WHAT TO PRODUCE
Here is the listing. Report each line in it that contains the string "flip".

GIVEN INFORMATION

**config.mk**
```make
export PLATFORM = sky130hd
export DESIGN_NAME = psvm_div
export DESIGN_NICKNAME = d
export VERILOG_FILES = /design/src/design/psvm_pkg.sv /design/src/design/psvm_div.sv
export SDC_FILE = /design/constraint.sdc
export NUM_CORES = 1
export LEC_CHECK = 0
export BUFFER_PORTS_ARGS = -buffer_cell sky130_fd_sc_hd__buf_2
export CORE_UTILIZATION = 51
export DETAILED_ROUTE_END_ITERATION = 10
export MAX_ROUTING_LAYER = met4
export PLACE_DENSITY = 0.76
export SYNTH_ARGS = -nofsm -noshare
export SYNTH_HDL_FRONTEND = slang
export SYNTH_SLANG_ARGS = --single-unit
```
**constraint.sdc**
```tcl
create_clock -name clk -period 2.5 [get_ports clk]
set_input_delay 0.5 -clock clk [delete_from_list [all_inputs] [get_ports clk]]
set_output_delay 0.5 -clock clk [all_outputs]
set_load 0.01 [all_outputs]
```
**src/design/psvm_pkg.sv**
```systemverilog
// shared constants, types and functions of the voice mixer
package psvm_pkg;

	localparam int VOICES        = 16;
	localparam int VID_W         = (VOICES > 1) ? $clog2(VOICES) : 1;
	localparam int SAMPLE_RATE   = 48000;
	localparam int FILTER_ATTACK = 0;
	localparam int SUM_W         = 49 + VID_W;
	localparam int CFG_W         = 3;
	localparam int CFG_DATA_W    = 16;
	localparam logic [17:0] ENV_MAX = 18'h3FFFF;

	localparam logic [1:0] ACT_TICK   = 2'd0;
	localparam logic [1:0] ACT_ON     = 2'd1;
	localparam logic [1:0] ACT_OFF    = 2'd2;
	localparam logic [1:0] ACT_UNUSED = 2'd3;

	localparam logic [CFG_W-1:0] CFG_WAVE_DUTY   = 3'd0;
	localparam logic [CFG_W-1:0] CFG_AMP_ATTACK  = 3'd1;
	localparam logic [CFG_W-1:0] CFG_AMP_DECAY   = 3'd2;
	localparam logic [CFG_W-1:0] CFG_AMP_SUSTAIN = 3'd3;
	localparam logic [CFG_W-1:0] CFG_FLT_DECAY   = 3'd4;
	localparam logic [CFG_W-1:0] CFG_FLT_SUSTAIN = 3'd5;
	localparam logic [CFG_W-1:0] CFG_CUTOFF      = 3'd6;
	localparam logic [CFG_W-1:0] CFG_RESONANCE   = 3'd7;

	// octave-3 semitone frequencies, Q8.16 Hz
	localparam logic [23:0] SEMITONE [12] = '{
		24'd8572947, 24'd9082720, 24'd9622807, 24'd10195009,
		24'd10801236, 24'd11443511, 24'd12123977, 24'd12844906,
		24'd13608704, 24'd14417920, 24'd15275254, 24'd16183568
	};

	typedef struct packed {
		logic               gate;
		logic [6:0]         pitch;
		logic [15:0]        gain;
		logic [31:0]        phase;
		logic [17:0]        env;
		logic signed [31:0] low;
		logic signed [31:0] band;
	} voice_t;

	typedef struct packed {
		logic        start;
		logic [15:0] num;
		logic [15:0] den;
	} div_req_t;

	typedef struct packed {
		logic        done;
		logic [16:0] quo;
	} div_rsp_t;

	// phase increment per tick, evaluated at elaboration only
	function automatic logic [31:0] phase_inc(input logic [6:0] p);
		logic [63:0] inc;
		int oct;
		int k;
		oct = int'(p) / 12;
		k   = int'(p) % 12;
		inc = (64'(SEMITONE[k]) << (12 + oct)) / 64'(SAMPLE_RATE);
		return inc[31:0];
	endfunction

	function automatic logic signed [31:0] sat32(input logic signed [63:0] v);
		if (v > 64'sd2147483647)
			return 32'sh7FFFFFFF;
		else if (v < -64'sd2147483648)
			return 32'sh80000000;
		else
			return v[31:0];
	endfunction

	function automatic logic signed [15:0] sat16(input logic signed [63:0] v);
		if (v > 64'sd32767)
			return 16'sh7FFF;
		else if (v < -64'sd32768)
			return 16'sh8000;
		else
			return v[15:0];
	endfunction

endpackage

```
**src/design/psvm_div.sv**
```systemverilog
// iterative divider for envelope levels: quo = (num << 16) / den, num <= den
module psvm_div (
	input  logic                clk,
	input  logic                arst_n,
	input  psvm_pkg::div_req_t  req,
	output psvm_pkg::div_rsp_t  rsp
);

	logic [16:0] rem_q;
	logic [15:0] den_q;
	logic [16:0] quo_q;
	logic [4:0]  cnt_q;
	logic        busy_q;
	logic        done_q;
	logic        ge;
	logic [16:0] rem_sub;

	assign ge      = rem_q >= {1'b0, den_q};
	assign rem_sub = ge ? (rem_q - {1'b0, den_q}) : rem_q;

	always_ff @(posedge clk or negedge arst_n) begin
		if (!arst_n) begin
			busy_q <= 1'b0;
			done_q <= 1'b0;
			cnt_q  <= '0;
		end else begin
			done_q <= 1'b0;
			if (req.start) begin
				busy_q <= 1'b1;
				cnt_q  <= 5'd17;
			end else if (busy_q) begin
				cnt_q <= cnt_q - 5'd1;
				if (cnt_q == 5'd1) begin
					busy_q <= 1'b0;
					done_q <= 1'b1;
				end
			end
		end
	end

	always_ff @(posedge clk) begin
		if (req.start) begin
			rem_q <= {1'b0, req.num};
			den_q <= req.den;
			quo_q <= '0;
		end else if (busy_q) begin
			rem_q <= {rem_sub[15:0], 1'b0};
			quo_q <= {quo_q[15:0], ge};
		end
	end

	assign rsp.done = done_q;
	assign rsp.quo  = quo_q;

endmodule

```
==> flow_summary_export.csv, run 1 <==
group,metric,value,unit
power,power.share.sequential,0.289,
clock_tree,clk_path_buf_depth,2,
synthesis,yosys_warnings,0,
clock_tree,cts_sinks,57,
worst_hold_path,worstHoldPathCells,1,
timing,rsz0062_at_grt,"yes",
timing,final.period_utilization,1.019,
power,switchingPower,1.836,mW
final_layout,syn2layout_area_growth,29.39,%
floorplan,coreArea,5956,µm²
route,wl_per_cell,14.99,µm
clock_tree,clk_latency,350,ps
floorplan,rows,28,
global_route,grt_max_degree,59,
timing,relSlewSlack,0.4905,
timing,fmax,392.6,MHz
route,first_pass_iters,4,
final_layout,drive_above_1_share,0.3384,
place,dp_hpwl,4504,µm
global_route,gr-usage-all-layers,0.2282,
final_layout,n_antenna_cell,0,
timing,fin_skew,10.49,ps
synthesis,synth.cell_area,3154,µm²
worst_setup_path,path_class,"reg2reg",
synthesis,ys_seq_area_frac,0.4744,
timing,finalHoldViolations,0,
worst_setup_path,reg2regPathDepth,10,
worst_setup_path,crit_arrival,2620,ps
clock_tree,clockRootBuffer,"clkbuf_8",
power,powerDensity,1202,nW/µm²
power,pwr-share-clk,0.168,
worst_setup_path,crit_start,"rem_q[3]",
place,place_congestion,0.8416,
clock_tree,htree_levels,3,
timing,setup_violations,8,
synthesis,syn_avg_cell_area,10.41,µm²
worst_hold_path,worstHoldStart,"req[9]",
power,comb_power_share,0.543,
synthesis,yosys.area.top_type,"edfxtp_1",
timing,tightestPinTransition,762.4,ps
global_route,grt_pass1_vias,2319,
floorplan,io_pins,53,
worst_setup_path,rrSetupSlack,-50,ps
synthesis,ys.flop_type,"edfxtp_1",
power,ir_drop,0.0005919,V
worst_setup_path,endpoint_kind,"register",
worst_setup_path,start_kind,"register",
floorplan,start_util,0.5296,
synthesis,ys_ff_latch,57,
floorplan,die_h,80.65,µm
timing,slew_violations,0,
global_route,grt_pass1_wl,10780,µm
route,ant_nets,0,
timing,min_period,2547,ps
final_layout,nets,442,
run_status,outcome,"finished, violations left",
worst_setup_path,rr_startpoint,"rem_q[3]",
timing,setup_slack,-46.84,ps
final_layout,fill_cells,463,
synthesis,synth-edff-count,32,
synthesis,synth.area.top_cells,"edfxtp_1 30%, dfxtp_1 11%, mux2i_1 7.6%",
floorplan,die-width,80.65,µm
worst_setup_path,timing.rr.end,"rem_q[3]",
worst_setup_path,cp_max_fo,6,
worst_hold_path,hold_path_class,"in2reg",
synthesis,async_reset_ff_frac,0.1228,
route,drtIter0Drc,153,
route,totalWireLength,7013,µm
route,drc_errors,0,
power,power,4.905,mW
timing,whs,320.4,ps
synthesis,synth_top_area_frac,0.3046,
synthesis,syn_nets,357,
place,io_buffers,52,
global_route,antenna_found_initial,0,
clock_tree,cts_tree,"done",
global_route,overflow,0,
synthesis,synth.distinct_cells,49,
route,vias,2515,
power,p_sw_frac,0.3743,
run_status,violations,"setup timing",
route,viasPerCell,5.374,
clock_tree,cts_buffers,9,
run,drv_cap,0,
power,p_leak,1.954,nW
floorplan,die_area,6504,µm²
power,p_int,3.069,mW
clock_tree,clk_pin_slew_worst_paths,70,ps
worst_hold_path,holdPathEnd,"den_q[9]",
worst_setup_path,cp.required,2570,ps
synthesis,synth_cells,303,
==> cells by family (layout without fill, tap and decap cells) <==
family                   Yosys count  in the layout  synth area share
AND/OR/NAND/NOR                   79             79            0.1134
AO/OA/AOI/OAI                     70             70            0.1595
flip-flops                        57             57            0.4744
buffers and inverters             38            128           0.05355
multiplexers                      25             25           0.07973
adder cells (fa/ha/maj)           19             19           0.07775
XOR/XNOR                          15             15           0.04165
==> timing repair <==
action,in CTS,in global routing
setup buffers,7,4
hold buffers,1,0
endpoints found under the hold margin,7,0
gates resized for setup,14,27
cloned,1,0
pin swaps,4,16
endpoints found under the setup margin,12,16
==> state kept, by name, indices dropped and copies added, names as in the netlist <==
signal  flops
den_q      16
rem_q      17
busy_q      1
quo_q      17
done_q      1
cnt_q       5
==> Yosys cell counts, types with 2 or more instances <==
| master | instances |
|---|---|
| a211oi_1 | 3 |
| a21o_1 | 8 |
| edfxtp_1 | 32 |
| ha_1 | 18 |
| a21oi_1 | 20 |
| o311ai_0 | 4 |
| nor2_1 | 29 |
| o211ai_1 | 2 |
| a21oi_4 | 2 |
| nor4_1 | 2 |
| buf_1 | 2 |
| o21bai_1 | 2 |
| nand4_1 | 3 |
| xnor2_1 | 8 |
| o21ai_1 | 2 |
| buf_6 | 3 |
| a31oi_1 | 2 |
| nand2b_1 | 3 |
| o21ai_0 | 12 |
| dfxtp_1 | 18 |
| xor2_1 | 7 |
| dfrtp_1 | 7 |
| nand3_1 | 6 |
| inv_1 | 22 |
| nand2_1 | 25 |
| nor2b_1 | 3 |
| clkbuf_1 | 10 |
| mux2i_1 | 24 |
| o2111ai_1 | 2 |
| and3_1 | 2 |
| nor3_1 | 2 |
==> cell type report <==
cell class / count / area (µm²) / share of cell area
sequential: 57 / 1496 / 0.3666
multi-input combinational: 208 / 1617 / 0.3961
clock buffer: 12 / 166.4 / 0.04077
tap: 75 / 93.84 / 0.02299
clock inverter: 4 / 22.52 / 0.005518
inverter: 22 / 82.58 / 0.02023
timing repair buffer: 90 / 603.1 / 0.1478
==> stage by stage <==
| step | cell area [µm²] | TNS (ps) | setup slack, ps | std cells | util |
|---|---|---|---|---|---|
| CTS | 3941 | 0 | 11.26 | 464 | 0.6618 |
| global route | 4081 | -1481 | -135.5 | 468 | 0.6853 |
| floorplan | 3154 | 0 | 29.33 | 303 | - |
| global placement | 3622 | -25.22 | -14.36 | 439 | 0.6082 |
| finish | 4081 | -232.8 | -46.84 | 468 | 0.6853 |
| detailed placement | 3622 | -641.4 | -93.33 | 439 | 0.6082 |
==> how the worst max path moves through the flow <==
stage | endpoint | slack, ps | cells past startpoint
after floorplan | rem_q[10] | 30 | 9
after global placement | rem_q[2] | -10 | 9
after detailed placement | rem_q[3] | -90 | 10
after CTS | rem_q[9] | 10 | 9
after global routing | rem_q[2] | -140 | 10
final | rem_q[3] | -50 | 10
==> critical path: stages (launching register included) <==
cell      delay [ps]
edfxtp_1         430
ha_4             270
a21o_1           190
a21oi_4          170
a211oi_2         110
o32a_4           400
a21oi_4          200
buf_4            140
buf_6            110
mux2i_1          180
o21ai_1           70
==> power by group through the flow <==
stage	Sequential (mW)	Combinational, mW	Clock (mW)
2_1_floorplan	1.38	1.57	0
5_1_grt	1.44	2.89	0.877
3_3_place_gp	1.40	2.07	0
3_5_place_dp	1.40	2.13	0
6_report	1.42	2.66	0.823
4_1_cts	1.40	2.39	0.842
==> layer usage <==
metal | global-route usage | part of all wire | wire length [µm]
met4 | 0.08750 | 0.018 | 128
met3 | 0.07614 | 0.044 | 306
met1 | 0.2794 | 0.47 | 3316
met2 | 0.3475 | 0.46 | 3261
met5 | - | 0 | 0
==> placed cells by master, fill, tap and decap left out, types with 3 or more instances in the layout <==
master,n
inv_2,3
a21oi_2,4
dfrtp_1,7
buf_6,6
buf_2,52
xnor2_1,8
a21oi_1,16
nand4_1,3
o21ai_0,9
ha_4,4
ha_1,13
xor2_1,7
nand2b_1,3
nand3_1,4
mux2i_1,24
edfxtp_1,32
nor2_1,29
o21ai_1,3
a21o_1,8
inv_1,19
o311ai_1,3
dfxtp_1,18
nand2_1,25
clkbuf_8,10
buf_4,29
Note: power is estimated with default switching activity, not from simulation.
==> inputs of run 2 (changes only) <==
--- a/config.mk
+++ b/config.mk
@@ -6,6 +6,7 @@
 export NUM_CORES = 1
 export LEC_CHECK = 0
 export BUFFER_PORTS_ARGS = -buffer_cell sky130_fd_sc_hd__buf_2
+export CORE_ASPECT_RATIO = 1.2
 export CORE_UTILIZATION = 51
 export DETAILED_ROUTE_END_ITERATION = 10
 export MAX_ROUTING_LAYER = met4
==> run 2 against run 1 <==
Compared with the run above: combinational power decreased by 7.5%; critical endpoint is now rem_q[1]; the run now ends clean; clock skew decreased by 3.7 ps; via count decreased by 0.60%; critical path type unchanged.
==> flow_summary_export.csv, run 2 (same netlist as run 1, synthesis figures left out) <==
group,metric,value,unit
final_layout,layout_commonest_cell,"buf_2",
run_status,outcome,"finished, final reports clean",
floorplan,rows,31,
place,dp_hpwl,4557,µm
worst_setup_path,worst_path_max_delay_cell,"edfxtp_1",
power,p_leak,1.898,nW
floorplan,start_util,0.5247,
global_route,antenna_found_initial,0,
route,ant_nets,0,
route,vias,2500,
place,io_buffers,52,
timing,min_period,2483,ps
timing,slew_violations,0,
clock_tree,cts_buffers,9,
worst_setup_path,crit_buf_inv,1,
route,first_pass_iters,4,
place,dp_cells,444,
global_route,overflow,0,
timing,fmax,402.7,MHz
worst_setup_path,crit_top_cell,"a21oi_4",
timing,fin_skew,6.797,ps
worst_setup_path,rr_startpoint,"rem_q[3]",
clock_tree,clk_latency,350,ps
clock_tree,clk_pin_slew_worst_paths,70,ps
power,powerDensity,1161,nW/µm²
floorplan,io_pins,53,
worst_hold_path,worstHoldPathCells,1,
worst_setup_path,start_kind,"register",
clock_tree,clk_path_buf_depth,2,
worst_setup_path,crit_start,"rem_q[3]",
global_route,grt_pass1_vias,2485,
final_layout,mostFrequentLayoutCells,"53 x buf_2, 32 x edfxtp_1, 30 x buf_4, 29 x nor2_1, 25 x nand2_1",
worst_setup_path,reg2regPathDepth,9,
route,totalWireLength,6891,µm
global_route,grt_pass1_wl,10850,µm
worst_setup_path,path_delay_family,"compound AO/OA/AOI/OAI gates",
final_layout,fill_cells,466,
final_layout,syn2layout_area_growth,26.42,%
worst_setup_path,cpPeakStageDelay,450,ps
global_route,grt_max_degree,59,
timing,final.period_utilization,0.9933,
worst_setup_path,cp_max_fo,5,
clock_tree,cts_sinks,57,
floorplan,die-width,73.79,µm
clock_tree,clockRootBuffer,"clkbuf_8",
worst_setup_path,cp.depth,9,
worst_setup_path,endpoint_kind,"register",
final_layout,drive_above_1_share,0.3231,
worst_setup_path,crit_arrival,2680,ps
final_layout,nets,439,
timing,rsz0062_at_grt,"yes",
final_layout,final_cells,472,
route,wl_per_cell,14.60,µm
worst_setup_path,path_class,"reg2reg",
clock_tree,htree_levels,3,
power,ir_drop,0.0005884,V
worst_hold_path,worstHoldStart,"req[12]",
floorplan,die_area,6505,µm²
timing,relSlewSlack,0.4869,
floorplan,coreArea,6012,µm²
worst_setup_path,cp.required,2700,ps
floorplan,die_h,88.15,µm
timing,finalHoldViolations,0,
route,viasPerCell,5.297,
power,power,4.629,mW
final_layout,top_regs,"quo_q: 17 flops, rem_q: 17 flops, den_q: 16 flops",
worst_setup_path,crit_path_cell_trace,"ha_4, a21o_1, a21oi_4, a211oi_2, o32a_4, a21oi_4, buf_4, mux2_2, o21ai_1",
final_layout,n_antenna_cell,0,
run,drv_cap,0,
route,drtIter0Drc,130,
worst_hold_path,hold_path_class,"in2reg",
timing,tightestPinTransition,767.9,ps
timing,setup_violations,0,
global_route,gr-usage-all-layers,0.2312,
place,place_congestion,0.8356,
route,drc_errors,0,
clock_tree,cts_tree,"done",
final_layout,postLayoutCoreUtil,0.6633,
==> run 2: cell types whose count changed in the layout (fill, tap and decap cells not counted), sizes merged <==
| cell | delta |
|---|---|
| buf | -3 |
| clkbuf | -1 |
| clkinv | +2 |
| inv | -1 |
==> run 2: cell type report <==
class / count / area, µm² / share of cell area
multi-input cells: 208 / 1600 / 0.4013
flip-flops and latches: 57 / 1496 / 0.3753
clock inverters: 5 / 30.03 / 0.007531
well taps: 82 / 102.6 / 0.02573
inverters: 22 / 82.58 / 0.02071
clock buffers: 11 / 141.4 / 0.03546
repair buffers: 87 / 534.3 / 0.1340
==> run 2: report_power, final <==
part / switching, mW / total [mW] / internal [mW]
Sequential: 0.158 / 1.42 / 1.26
Combinational: 1.21 / 2.46 / 1.25
Clock: 0.372 / 0.755 / 0.383
==> run 2: what timing repair did <==
item / CTS / global route
buffers inserted: 1 / 9
resized for setup: 12 / 16
endpoints found under the setup margin: 15 / 15
pin swaps: 3 / 6
hold buffers: 1 / 0
hold endpoints to repair: 7 / 0
gates cloned: 0 / 1
==> run 2: layer usage <==
layer | GRT usage | vias to the layer above | share of wire
li1 | - | 1249 | -
met1 | 0.2608 | 1172 | 0.42
met2 | 0.3678 | 58 | 0.51
met3 | 0.06789 | 21 | 0.041
met4 | 0.1224 | 0 | 0.027
met5 | - | - | 0
==> run 2: stage by stage <==
step                hold slack (ps)  TNS [ps]  instance area (µm²)  setup slack (ps)
floorplan                     204.4         0                 3154             29.33
global placement              338.5    -47.48                 3603            -19.85
detailed placement            347.9    -777.1                 3603            -148.3
CTS                           318.7         0                 3851             13.83
global route                  320.4     -1038                 3988            -111.9
finish                        326.0         0                 3988             16.84
==> run 2: worst paths after layout <==
path | endpoint | slack, ps
min | den_q[12] | 330
max in group asynchronous | cnt_q[4] | 1830
min reg2reg | quo_q[16] | 500
max | rem_q[1] | 20
min in group asynchronous | cnt_q[1] | 510
max reg2reg | rem_q[1] | 20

RESULT OF THIS EXERCISE
flip-flops                        57             57            0.4744
flip-flops and latches: 57 / 1496 / 0.3753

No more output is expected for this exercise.